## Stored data
********************
## v9
==> flow/design.v <==
module ALU (
    input Clk,
    input Reset,
    input [7:0] operand_A, operand_B,
    input [3:0] Sel,
    output [7:0] Out,
    output [3:0] Flag);
    reg [7:0] Result;
    reg [3:0] FlagCpy;
    reg [7:0] nResult;
    reg [3:0] nFlag;
    reg [8:0] extendResult;
    reg [15:0] extendResult1;
    assign Out = Result;
    assign Flag = FlagCpy;
    always @(*)
    begin
        nResult = Result;
        nFlag = FlagCpy;
        extendResult = 9'd0;
        extendResult1 = 16'd0;
        case(Sel)
            4'h0:
                begin
                    extendResult = operand_A + operand_B;
                    if(extendResult >> 8 == 1)
                        nFlag = nFlag | 4'b0010;
                    else
                        nResult = extendResult[7:0];
                end
            4'h1:
                begin
                    if(operand_A < operand_B)
                        nFlag = nFlag | 4'b1000;
                    else
                        nResult = operand_A - operand_B;
                end
            4'h2:
                begin
                    extendResult1 = operand_A * operand_B;
                    if(extendResult1 >> 8 != 0)
                        nFlag = nFlag | 4'b0100;
                    else
                        nResult = operand_A * operand_B;
                    if(nResult == 0)
                        nFlag = nFlag | 4'b0001;
                end
            4'h3:
                begin
                    if(operand_A < operand_B)
                        nFlag = nFlag | 4'b1000;
                    else if(operand_B == 0)
                        nResult = 8'hFF;
                    else
                        nResult = operand_A / operand_B;
                    if(nResult == 0)
                        nFlag = nFlag | 4'b0001;
                end
            4'h4:
                begin
                extendResult1 = operand_A << operand_B;
                if(operand_B > 8 || (operand_A==1&&operand_B==8))
                    nFlag = nFlag | 4'b0010;
                else
                    begin
                    extendResult1 = operand_A << operand_B;
                    if(extendResult1 << 8 != 0)
                        nFlag = nFlag | 4'b0010;
                    else
                        nResult = operand_A << operand_B;
                    end
                if(nResult == 0)
                    nFlag = nFlag | 4'b0001;
                end
            4'h5:
                begin
                nResult = operand_A >> operand_B;
                if(nResult == 0)
                    nFlag = nFlag | 4'b0001;
                if(operand_B > 8 || (operand_B == 8 && operand_A==1) || (operand_B==7&&(operand_A == 2 || operand_A==3)) || operand_B==6&&(operand_A<=7&&operand_A>=4) || operand_B==5&&(operand_A<=15&&operand_A>=8) || operand_B==4&&(operand_A<=31&&operand_A>=16))
                    nFlag = nFlag | 4'b1000;
                end
            4'h6:
                begin
                nResult = operand_A & operand_B;
                if(nResult == 0)
                    nFlag = nFlag | 1;
                end
            4'h7:
                begin
                nResult = operand_A | operand_B;
                if(nResult == 0)
                    nFlag = nFlag | 1;
                end
            4'h8:
                begin
                nResult = operand_A ^ operand_B;
                if(nResult == 0)
                    nFlag = nFlag | 1;
                end
            4'h9:
                begin
                nResult = ~(operand_A ^ operand_B);
                if(nResult == 0)
                    nFlag = nFlag | 1;
                end
            4'hA:
                begin
                nResult = ~(operand_A & operand_B);
                if(nResult == 0)
                    nFlag = nFlag | 1;
                end
            4'hB:
                begin
                nResult = ~(operand_A | operand_B);
                if(nResult == 0)
                    nFlag = nFlag | 1;
                end
            default:
                nResult = 8'h00;
        endcase
    end
    always @(posedge Clk, posedge Reset)
    begin
        if(Reset) begin
            Result <= 8'h00;
            FlagCpy <= 4'b0000;
        end else begin
            Result <= nResult;
            FlagCpy <= nFlag;
        end
    end
endmodule
clock: 6.35 ns
lec_check: 0
abc_area: 1
cap_margin: 20
core_aspect_ratio: 1.4
core_margin: 2
core_utilization: 72
cts_cluster_diameter: 400
cts_cluster_size: 98
setup_slack_margin: 1.1
slew_margin: 20
tns_end_percent: 5
run.sh (not shown) runs the stock make flow with config.mk's settings and CLKGATE_MAP_FILE=.
v9 is listed as incomplete: the tool reported an error in global routing and the run ended there.
For v56, these inputs were changed with respect to v9:
Settings: swapping 98 for 99 in CTS_CLUSTER_SIZE; clearing CORE_ASPECT_RATIO, which used to be 1.4; clearing CTS_CLUSTER_DIAMETER, which used to be 400; clearing TNS_END_PERCENT, which used to be 5; clearing SETUP_SLACK_MARGIN, which used to be 1.1; swapping 6.35 for 11.9 in the clock period (ns, I/O delays scaled along).
==> results <==
v56 vs v9 — post-place instance area dropped by a little under 10%. Per the comparison of v56 with v9, total die size roughly the same; number of cell rows fell by 16%; height of the die -15%. The placeable core region reported for v56 is smaller than that of v9 by about 0.64%. Diff v9..v56 | synthesized netlist cell count | unchanged. v9 -> v56: number of placed instances with taps included decreased by a few percent. Placed wire-length estimate: v56 lower than v9. Taking v9 as the reference point, the die boundary width of v56 rises by 15 um. Re starting density of the core: v9 was lower than v56. v56 ran in full, but the layout does not pass; the checks complain about negative setup slack.
Here is what was changed in the inputs of v12 compared with v56.
Settings: ABC_AREA: 1 -> unset; TNS_END_PERCENT: unset -> 5; CTS_CLUSTER_SIZE: 99 -> 96; CTS_CLUSTER_DIAMETER: unset -> 175; the clock period (ns, I/O delays scaled along): 11.9 -> 12.2.
==> comparison <==
Seen in the log of v12: ODB-0269 during global routing, after which the run never completed. Note that the synthesized netlist cell count recorded for v56 amounts to 1.3 times the value seen in v12. Aoi/oai-family share of the synthesized area, v12 and v56: lower on v56. The area of the mapped netlist in v12 was lower than what v56 gave.
### v12 -> v54
Settings: TNS_END_PERCENT no longer set, was 5; CTS_CLUSTER_SIZE no longer set, was 96; CTS_CLUSTER_DIAMETER now 40, was 175; CORE_UTILIZATION now 66, was 72; the clock period (ns, I/O delays scaled along) now 8.56, was 12.2.
--- outcome ---
- v54 vs. v12: xor and xnor fraction of the mapped netlist area held, total half-perimeter wirelength after legalization and detailed placement now sits higher, floorplan-stage core utilization decreased 7.1 points, die boundary width grew by 4.3%.
- Reported for v54 and v12, maximum buffer depth of the clock tree turned out identical to the last digit.
- v54: it failed during global routing, and the tool reported GRT-0232.
- Reported for v54 and v12, number of buffers inserted by port buffering turned out identical to the last digit.
- Going from v12 to v54, the die size was found to have gone up by about 9%.
- Reported for v54 and v12, synthesized area turned out identical to the last digit.
- v12 → v54: number of gates given a new drive strength after cts went up, number of placed instances with taps included went up.
diff inputs: v54 => v34
Settings: CORE_UTILIZATION now 40, was 66; CTS_CLUSTER_DIAMETER no longer set, was 40; MIN_ROUTING_LAYER now met2, previously not set; CELL_PAD_IN_SITES_GLOBAL_PLACEMENT now 2, previously not set; the clock period (ns, I/O delays scaled along) now 15.4, was 8.56.
--- outcome ---
v34 ran to completion and came out clean on the timing, DRC and antenna checks. Compare v54 and v34 | floorplan core density higher: v54. Multiplexer share of the synthesized area came out exactly the same in v54 and v34. Going from v54 to v34, setup slack after placement shows an increase of 4.27 ns; post-synthesis instance area shows no meaningful change. Between v54 and v34, placed cell area is higher for v54, v34 comes in under that. Synthesized area per cell came out exactly the same in v54 and v34. Count of flip-flops with a built-in enable after synthesis: v34 vs v54 identical. Between v54 and v34, placed cell count is higher for v34, v54 comes in under that. The run showing the greater half-perimeter wire length after detailed placement is v34. The area enclosed by the die boundary of v34 exceeds that of v54 by about 60%.

north:
Starts from the design.v that is shown in full above.
clock: 11.4 ns
lec_check: 0
abc_area: 0
cap_margin: 20
core_margin: 2
core_utilization: 68
place_density_lb_addon: 0.06
slew_margin: 20
north did not finish; a tool error ended it in global routing (5_1_grt).
The following lists how south was set up differently from north:
Settings: CORE_UTILIZATION changed from 68 to 72; ABC_AREA changed from 0 to 1; CTS_CLUSTER_DIAMETER newly set to 400; PLACE_DENSITY_LB_ADDON removed (was 0.06); CTS_CLUSTER_SIZE newly set to 98; the clock period (ns, I/O delays scaled along) changed from 11.4 to 6.35.
Findings:
FAIL for each of south and north
Die area: south vs north up about 2.5%
The width of the die in south sits about 1.2% above the value recorded for north.
south vs north: core outline area up in south
Setup changes, south to east
Settings: CTS_CLUSTER_DIAMETER: 400 -> unset; ABC_AREA: 1 -> unset; CORE_UTILIZATION: 72 -> 39; CTS_CLUSTER_SIZE: 98 -> unset; the clock period (ns, I/O delays scaled along): 6.35 -> 16.4.
### Flow results
Flip-flop and latch count after synthesis delta (south -> east): insignificant. Compared with south, east shows die boundary width that has gone up by more than a quarter. Multiplexer share of the synthesized area is lower on south. Comparing south and east, the lower routability-driven placement congestion ratio was measured on east. The number of standard cells after synthesis in east was lower than what south gave. Relative to south, yosys stat chip area has decreased by 570 um^2 in east. Number of rows in the core area: higher on east. east | stages: all done | timing, DRC, antenna: all pass. Taking south as the reference point, the worst setup slack before clock tree synthesis of east rises by 5.37 ns.
Here is what was changed in the inputs of west compared with east.
Settings: swapping 39 for 40 in CORE_UTILIZATION; swapping 16.4 for 13.5 in the clock period (ns, I/O delays scaled along).
--- outcome ---
- Every run (east and west) finished clean.
- | net switching power | west vs east | worse |
- Compared with east, west ends up with a larger final cell area.
- Higher routed wire length was reported by west, not east.
- Wire length of the first global-routing pass: west vs east up about 2.4%
- west vs. east: non-filler instance count after layout went up by 1.7%.
- Total area of multi-input combinational cells for west: about 2.4% up relative to east
- Largest net degree at the start of global routing delta for west relative to east: 2 lower

Setup of job 101:
// ALU: RTL as listed in full above, without the edits since
clock: 11.7 ns
lec_check: 0
cap_margin: 10
core_margin: 2
core_utilization: 72
cts_cluster_diameter: 25
gpl_timing_driven: 1
hold_slack_margin: -0.1
max_routing_layer: met5
place_density: 0.64
setup_slack_margin: 2.34
slew_margin: 20
tns_end_percent: 80
Job 101: it failed during global routing (5_1_grt), and the tool reported GRT-0232.
diff inputs: job 101 => job 102
- a change of CORE_UTILIZATION from 72 to 30
- a deleted HOLD_SLACK_MARGIN that had been -0.1
- a change of SETUP_SLACK_MARGIN from 2.34 to -0.9
- a change of PLACE_DENSITY from 0.64 to 0.65
- a change of GPL_TIMING_DRIVEN from 1 to 0
- a deleted CTS_CLUSTER_DIAMETER that had been 25
- a change of the clock period (ns, I/O delays scaled along) from 11.7 to 17.0
Results
Compared with job 101, in job 102 y dimension of the die increased 53 um; chip footprint increased 130%; number of gates resized after cts decreased 58.
Job 102: flow complete, layout not clean; failing: setup timing
Job 101: it failed during global routing (5_1_grt), and the tool reported GRT-0232.
Relative to job 102, the following input files were edited for job 103:
- setting GPL_ROUTABILITY_DRIVEN to 0 for the first time
- setting CTS_CLUSTER_SIZE to 82 for the first time
- changing TNS_END_PERCENT from 80 to 20
- changing MAX_ROUTING_LAYER from met5 to met4
- setting CELL_PAD_IN_SITES_GLOBAL_PLACEMENT to 2 for the first time
- changing SETUP_SLACK_MARGIN from -0.9 to 4.75
### Flow results
Measured against each other, job 102 and job 103 differ in clock power, the higher figure coming from job 102. | internal power contribution | job 103 vs job 102 | worse |. Compared with job 102, job 103 shows a higher share of power burned in combinational logic. Job 103 completed end to end with timing, DRC and antenna clean.
diff inputs: job 103 => job 104
- an added HOLD_SLACK_MARGIN of 0.12
- a change of CORE_MARGIN from 2 to 10
- a deleted CELL_PAD_IN_SITES_GLOBAL_PLACEMENT that had been 2
- an added CORE_ASPECT_RATIO of 0.5
- a change of SETUP_SLACK_MARGIN from 4.75 to -0.9
- a change of MAX_ROUTING_LAYER from met4 to met5
- a deleted CTS_CLUSTER_SIZE that had been 82
- a deleted GPL_ROUTABILITY_DRIVEN that had been 0
- a change of CAP_MARGIN from 10 to 40
- a change of GPL_TIMING_DRIVEN from 0 to 1
## What came out
- Comparing routed length on met1 for job 103 and job 104, the smaller number came from job 104.
- For the setup slack, job 104 came in 2.82 ns lower than job 103 did.
- Diff job 103 and job 104: critical path depth higher in job 103
- In the tables for job 103 and job 104, non-clock buffer count reads higher with job 103.
- Against job 103, the final cell area of job 104 is lower.
- Number of setup buffers added after CTS: lower on job 104
- Per the comparison of job 104 with job 103, final standard cell count with taps included and fillers excluded -48; power went down; full die area +about 24%.
Changes in job 105 relative to job 104:
- removing CORE_ASPECT_RATIO (formerly 0.5)
- changing CAP_MARGIN from 40 to 10
- changing CORE_UTILIZATION from 30 to 72
- changing CORE_MARGIN from 10 to 2
- changing TNS_END_PERCENT from 20 to 80
- changing HOLD_SLACK_MARGIN from 0.12 to -0.1
- changing the clock period (ns, I/O delays scaled along) from 17.0 to 12.3
--- outcome ---
| job 105 | all stages done | FAIL | setup timing |
On count of plain and timing-repair buffers in the layout: job 105 sits above job 104.
Between job 104 and job 105, the flow reports total detailed-routing wirelength increasing by more than a quarter.
[job 105 vs job 104] part of the total power dissipated in sequential elements: lower in job 105

Starts from the design.v that is shown in full above.
Settings: LEC_CHECK=0, ABC_AREA=0, CAP_MARGIN=20, CORE_MARGIN=2, CORE_UTILIZATION=68, PLACE_DENSITY_LB_ADDON=0.06, SLEW_MARGIN=20; clock period 11.5 ns.
The first run stopped in global routing.
Change:
- ABC_AREA: 0 -> unset
- CORE_UTILIZATION: 68 -> 58
- PLACE_DENSITY_LB_ADDON: 0.06 -> unset
- clock period: 11.5 -> 13.0 ns (I/O delays scaled with it)
=> The changed run ran to the end with no violations. Synthesized cell count does not change. Area after synthesis is unchanged. Die area rises by about 17%.
Change:
- CORE_MARGIN: 2 -> 10
- CORE_UTILIZATION: 58 -> 31
- TNS_END_PERCENT: unset -> 15
- clock period: 13.0 -> 13.5 ns (I/O delays scaled with it)
Effect: Routed wire length decreases by 4.3%; flip-flop count does not change; register-to-register slack improved by 0.54 ns; die size climbs by 120%; combinational power shrinks by 7.6%; worst hold slack is worse by 0.0094 ns; cell count went up by about 11%; power drops by 7.4%; cell area fell by about 1.1%.
Change:
- CELL_PAD_IN_SITES_GLOBAL_PLACEMENT: unset -> 0
- CORE_MARGIN: 10 -> 2
- CORE_UTILIZATION: 31 -> 42
- MIN_ROUTING_LAYER: unset -> met2
- SLEW_MARGIN: 20 -> 40
- TNS_END_PERCENT: 15 -> unset
The new run went through all stages and came out clean. Synthesized area stays the same. Final cell count falls by 6.8%. Sequential cell count is unchanged. Wire length rises by 7.3%. Count of clock-buffer cells in the layout does not change.

Starts from the design.v that is shown in full above.
clock: 13.5 ns
lec_check: 0
cap_margin: 20
core_margin: 10
core_utilization: 40
setup_slack_margin: -1.18
slew_margin: 20
tns_end_percent: 50
The baseline finished with setup timing left.
==> next run, changes <==
Settings changed: CORE_ASPECT_RATIO set to 0.5, CORE_MARGIN 10 to 2, SETUP_SLACK_MARGIN -1.18 to not set, TNS_END_PERCENT 50 to 40.
With this change the flow completed without violations.
Die size fell by 20%.
Routed wire length rose by 2.4%.
Global-route usage rose by 6.1 points.
Cell count rose by 1.4%.
Critical path depth rose by 3.
Area after synthesis stays the same.
Design area rose by 2.7%.
Clock skew rose by 0.0037 ns.
==> next run, changes <==
Settings changed: CAP_MARGIN 20 to 10, CELL_PAD_IN_SITES_GLOBAL_PLACEMENT set to 0, CORE_ASPECT_RATIO 0.5 to not set, CORE_UTILIZATION 40 to 42, MIN_ROUTING_LAYER set to met2, PLACE_DENSITY set to 0.56, SETUP_SLACK_MARGIN set to -0.73, SLEW_MARGIN 20 to 40, TNS_END_PERCENT 40 to not set.
Result: This time the run reached the layout checks and failed them: DRC, setup timing; combinational power rises by 4.3%; core utilization rises by 2.2 points; total power rises by 4.1%; via count rises by 39%; register-to-register slack loses 0.05 ns; cell count falls by about 1.1%; clock power rises by 5.7%; worst setup slack loses 0.77 ns; clock skew stays flat; wire length rises by about 15%; die size falls by 5.0%.
==> next run, changes <==
Settings changed: CORE_MARGIN 2 to 9, CTS_CLUSTER_DIAMETER set to 262.
The new run finished with setup timing left.
Utilization rises by 0.74 points.
Wire length rises by 1.5%.
Global-route usage falls by 8.1 points.
Setup slack is better by 0.033 ns.
Power rises by 1.6%.
==> next run, changes <==
Settings changed: CORE_ASPECT_RATIO set to 0.61, CORE_MARGIN 9 to 10, CORE_UTILIZATION 42 to 40, GPL_ROUTABILITY_DRIVEN set to 1.
The changed run reached the layout checks and failed them: setup timing. Setup slack is better by 0.27 ns. Wire length increases by 8.0%. Final cell count increases by 1.5%.

RTL: the design.v shown in full above, as it stands there.
clock: 13.5 ns
lec_check: 0
cap_margin: 0
core_aspect_ratio: 0.5
core_margin: 7
core_utilization: 61
slew_margin: 20
tns_end_percent: 25
The first run passed the timing, DRC and antenna checks.
==> next run, changes <==
CAP_MARGIN = 20   (was 0)
CORE_ASPECT_RATIO = unset   (was 0.5)
CORE_MARGIN = 10   (was 7)
CORE_UTILIZATION = 40   (was 61)
SETUP_SLACK_MARGIN = -1.22   (was unset)
This time the run produced a layout that fails on negative setup slack.
Synthesized cell count stays the same.
Synthesized area does not change.
Via count went down by about 7%.
Non-clock buffer count increases by 2.
Setup slack degrades by 680 ps.
Routed wire length fell by 8.5%.
First-iteration DRC count shrinks by 24%.
Register-to-register slack gets better by 150 ps.
==> next run, changes <==
CORE_MARGIN = 2   (was 10)
SETUP_SLACK_MARGIN = -0.84   (was -1.22)
TNS_END_PERCENT = unset   (was 25)
clock period = 13.0 ns   (was 13.5 ns; I/O delays follow)
The changed run reached the layout checks and failed them: negative setup slack.
Die area drops by about 20%.
First-iteration DRC count climbs by 0.95%.
Wire length drops by 1.5%.
Clock power climbs by 6.4%.
Power climbs by about 6%.
==> next run, changes <==
ABC_AREA = 1   (was unset)
CORE_UTILIZATION = 70   (was 40)
CTS_CLUSTER_DIAMETER = 40   (was unset)
CTS_CLUSTER_SIZE = 72   (was unset)
SETUP_SLACK_MARGIN = unset   (was -0.84)
clock period = 8.56 ns   (was 13.0 ns; I/O delays follow)
With this change the flow aborted during global routing (5_1_grt). Area after synthesis climbs by about 9%. Die size drops by about 37%. Synthesized cell count climbs by 34%.
Power figures rest on the tool's default switching activity, not on a simulated workload.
********************
## TASK REQUIREMENTS
Look above for the line holding "reg [3:0] FlagCpy;" and the line holding "else if(operand_B == 0)", then output exactly those two lines and every line between them, nothing more.

## TASK SOLUTION
    reg [3:0] FlagCpy;
    reg [7:0] nResult;
    reg [3:0] nFlag;
    reg [8:0] extendResult;
    reg [15:0] extendResult1;
    assign Out = Result;
    assign Flag = FlagCpy;
    always @(*)
    begin
        nResult = Result;
        nFlag = FlagCpy;
        extendResult = 9'd0;
        extendResult1 = 16'd0;
        case(Sel)
            4'h0:
                begin
                    extendResult = operand_A + operand_B;
                    if(extendResult >> 8 == 1)
                        nFlag = nFlag | 4'b0010;
                    else
                        nResult = extendResult[7:0];
                end
            4'h1:
                begin
                    if(operand_A < operand_B)
                        nFlag = nFlag | 4'b1000;
                    else
                        nResult = operand_A - operand_B;
                end
            4'h2:
                begin
                    extendResult1 = operand_A * operand_B;
                    if(extendResult1 >> 8 != 0)
                        nFlag = nFlag | 4'b0100;
                    else
                        nResult = operand_A * operand_B;
                    if(nResult == 0)
                        nFlag = nFlag | 4'b0001;
                end
            4'h3:
                begin
                    if(operand_A < operand_B)
                        nFlag = nFlag | 4'b1000;
                    else if(operand_B == 0)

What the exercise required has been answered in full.